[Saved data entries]
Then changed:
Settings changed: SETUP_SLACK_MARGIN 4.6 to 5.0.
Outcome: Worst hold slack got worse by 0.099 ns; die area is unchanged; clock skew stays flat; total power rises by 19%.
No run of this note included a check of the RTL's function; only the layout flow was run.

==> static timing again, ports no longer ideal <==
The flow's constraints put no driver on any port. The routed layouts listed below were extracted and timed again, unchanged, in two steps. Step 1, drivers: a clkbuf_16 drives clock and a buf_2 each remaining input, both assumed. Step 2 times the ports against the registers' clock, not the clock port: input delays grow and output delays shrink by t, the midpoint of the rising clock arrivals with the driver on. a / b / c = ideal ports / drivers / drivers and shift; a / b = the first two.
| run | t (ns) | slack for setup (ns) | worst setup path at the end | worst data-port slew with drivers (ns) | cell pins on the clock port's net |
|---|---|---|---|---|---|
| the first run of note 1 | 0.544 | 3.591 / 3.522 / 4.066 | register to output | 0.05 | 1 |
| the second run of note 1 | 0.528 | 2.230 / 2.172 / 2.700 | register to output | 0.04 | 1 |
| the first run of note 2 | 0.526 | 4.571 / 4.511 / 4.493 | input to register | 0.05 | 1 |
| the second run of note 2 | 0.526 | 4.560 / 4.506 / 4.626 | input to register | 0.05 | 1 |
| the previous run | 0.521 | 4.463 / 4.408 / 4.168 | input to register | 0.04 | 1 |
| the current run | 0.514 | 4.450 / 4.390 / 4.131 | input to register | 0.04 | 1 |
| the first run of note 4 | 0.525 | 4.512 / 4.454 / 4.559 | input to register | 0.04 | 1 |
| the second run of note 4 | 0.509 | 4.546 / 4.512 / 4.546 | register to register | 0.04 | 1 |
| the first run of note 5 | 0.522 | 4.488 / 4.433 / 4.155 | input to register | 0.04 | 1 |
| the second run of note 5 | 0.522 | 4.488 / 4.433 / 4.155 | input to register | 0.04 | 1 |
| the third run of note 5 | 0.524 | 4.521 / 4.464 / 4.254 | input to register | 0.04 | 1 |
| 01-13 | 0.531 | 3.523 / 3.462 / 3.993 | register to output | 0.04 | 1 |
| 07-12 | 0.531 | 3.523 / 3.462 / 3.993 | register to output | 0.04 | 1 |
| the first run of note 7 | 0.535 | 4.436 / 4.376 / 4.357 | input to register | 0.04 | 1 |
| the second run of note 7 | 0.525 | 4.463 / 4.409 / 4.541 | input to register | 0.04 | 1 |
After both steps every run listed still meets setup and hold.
---
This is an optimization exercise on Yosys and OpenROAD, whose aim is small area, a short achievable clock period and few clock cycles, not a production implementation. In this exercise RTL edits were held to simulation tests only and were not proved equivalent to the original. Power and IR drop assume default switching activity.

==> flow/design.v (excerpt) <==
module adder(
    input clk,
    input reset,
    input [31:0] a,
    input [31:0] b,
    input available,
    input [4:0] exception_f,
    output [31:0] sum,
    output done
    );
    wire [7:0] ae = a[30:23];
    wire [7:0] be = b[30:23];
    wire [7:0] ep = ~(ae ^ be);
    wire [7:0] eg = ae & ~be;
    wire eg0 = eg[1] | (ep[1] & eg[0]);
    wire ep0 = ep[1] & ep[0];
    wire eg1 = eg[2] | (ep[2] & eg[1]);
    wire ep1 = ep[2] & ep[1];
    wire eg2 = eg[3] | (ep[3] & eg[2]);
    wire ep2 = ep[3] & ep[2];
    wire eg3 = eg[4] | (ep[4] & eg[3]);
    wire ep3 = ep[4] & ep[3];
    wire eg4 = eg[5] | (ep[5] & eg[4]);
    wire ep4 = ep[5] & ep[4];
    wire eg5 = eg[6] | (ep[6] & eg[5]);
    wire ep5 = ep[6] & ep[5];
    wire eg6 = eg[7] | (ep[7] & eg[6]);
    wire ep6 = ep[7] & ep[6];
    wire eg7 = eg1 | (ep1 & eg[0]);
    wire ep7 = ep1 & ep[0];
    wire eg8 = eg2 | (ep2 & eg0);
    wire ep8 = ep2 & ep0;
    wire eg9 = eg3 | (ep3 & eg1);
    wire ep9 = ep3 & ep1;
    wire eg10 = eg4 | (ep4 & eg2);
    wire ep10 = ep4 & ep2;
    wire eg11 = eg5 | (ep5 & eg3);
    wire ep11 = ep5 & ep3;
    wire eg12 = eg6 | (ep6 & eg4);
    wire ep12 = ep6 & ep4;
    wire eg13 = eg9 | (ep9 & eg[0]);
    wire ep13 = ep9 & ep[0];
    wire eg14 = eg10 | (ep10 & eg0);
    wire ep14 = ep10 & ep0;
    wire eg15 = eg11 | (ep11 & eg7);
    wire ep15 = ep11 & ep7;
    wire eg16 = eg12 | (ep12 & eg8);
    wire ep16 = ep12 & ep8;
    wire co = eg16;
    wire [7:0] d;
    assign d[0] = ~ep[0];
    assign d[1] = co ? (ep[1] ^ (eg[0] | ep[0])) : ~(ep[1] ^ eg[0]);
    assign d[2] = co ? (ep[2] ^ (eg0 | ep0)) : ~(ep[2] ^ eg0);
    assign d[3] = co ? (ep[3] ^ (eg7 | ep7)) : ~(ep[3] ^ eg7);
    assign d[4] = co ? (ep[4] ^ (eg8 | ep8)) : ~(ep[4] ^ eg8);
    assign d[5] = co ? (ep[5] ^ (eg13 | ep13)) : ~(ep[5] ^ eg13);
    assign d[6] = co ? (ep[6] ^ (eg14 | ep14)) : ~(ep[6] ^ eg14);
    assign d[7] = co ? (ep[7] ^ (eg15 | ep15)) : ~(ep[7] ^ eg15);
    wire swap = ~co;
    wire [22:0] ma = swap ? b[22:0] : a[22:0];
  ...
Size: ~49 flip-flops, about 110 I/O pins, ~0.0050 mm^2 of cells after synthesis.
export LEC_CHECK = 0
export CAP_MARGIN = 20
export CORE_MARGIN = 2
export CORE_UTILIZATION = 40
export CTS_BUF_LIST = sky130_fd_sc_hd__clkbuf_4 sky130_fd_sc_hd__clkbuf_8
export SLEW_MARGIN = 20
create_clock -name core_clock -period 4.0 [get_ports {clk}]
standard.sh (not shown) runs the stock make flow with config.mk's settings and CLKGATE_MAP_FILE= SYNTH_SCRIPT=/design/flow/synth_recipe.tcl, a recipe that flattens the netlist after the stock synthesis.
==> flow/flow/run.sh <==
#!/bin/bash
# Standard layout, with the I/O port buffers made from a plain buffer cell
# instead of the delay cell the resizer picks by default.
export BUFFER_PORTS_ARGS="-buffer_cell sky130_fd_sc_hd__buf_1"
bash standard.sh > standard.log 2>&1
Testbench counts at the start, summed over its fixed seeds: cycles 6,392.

== Required work ==
Copy out, exactly and alone, the lines of the entries above between the ones holding "second run of note 5" and "After both steps", inclusive.

== Answer to the problem ==
| the second run of note 5 | 0.522 | 4.488 / 4.433 / 4.155 | input to register | 0.04 | 1 |
| the third run of note 5 | 0.524 | 4.521 / 4.464 / 4.254 | input to register | 0.04 | 1 |
| 01-13 | 0.531 | 3.523 / 3.462 / 3.993 | register to output | 0.04 | 1 |
| 07-12 | 0.531 | 3.523 / 3.462 / 3.993 | register to output | 0.04 | 1 |
| the first run of note 7 | 0.535 | 4.436 / 4.376 / 4.357 | input to register | 0.04 | 1 |
| the second run of note 7 | 0.525 | 4.463 / 4.409 / 4.541 | input to register | 0.04 | 1 |
After both steps every run listed still meets setup and hold.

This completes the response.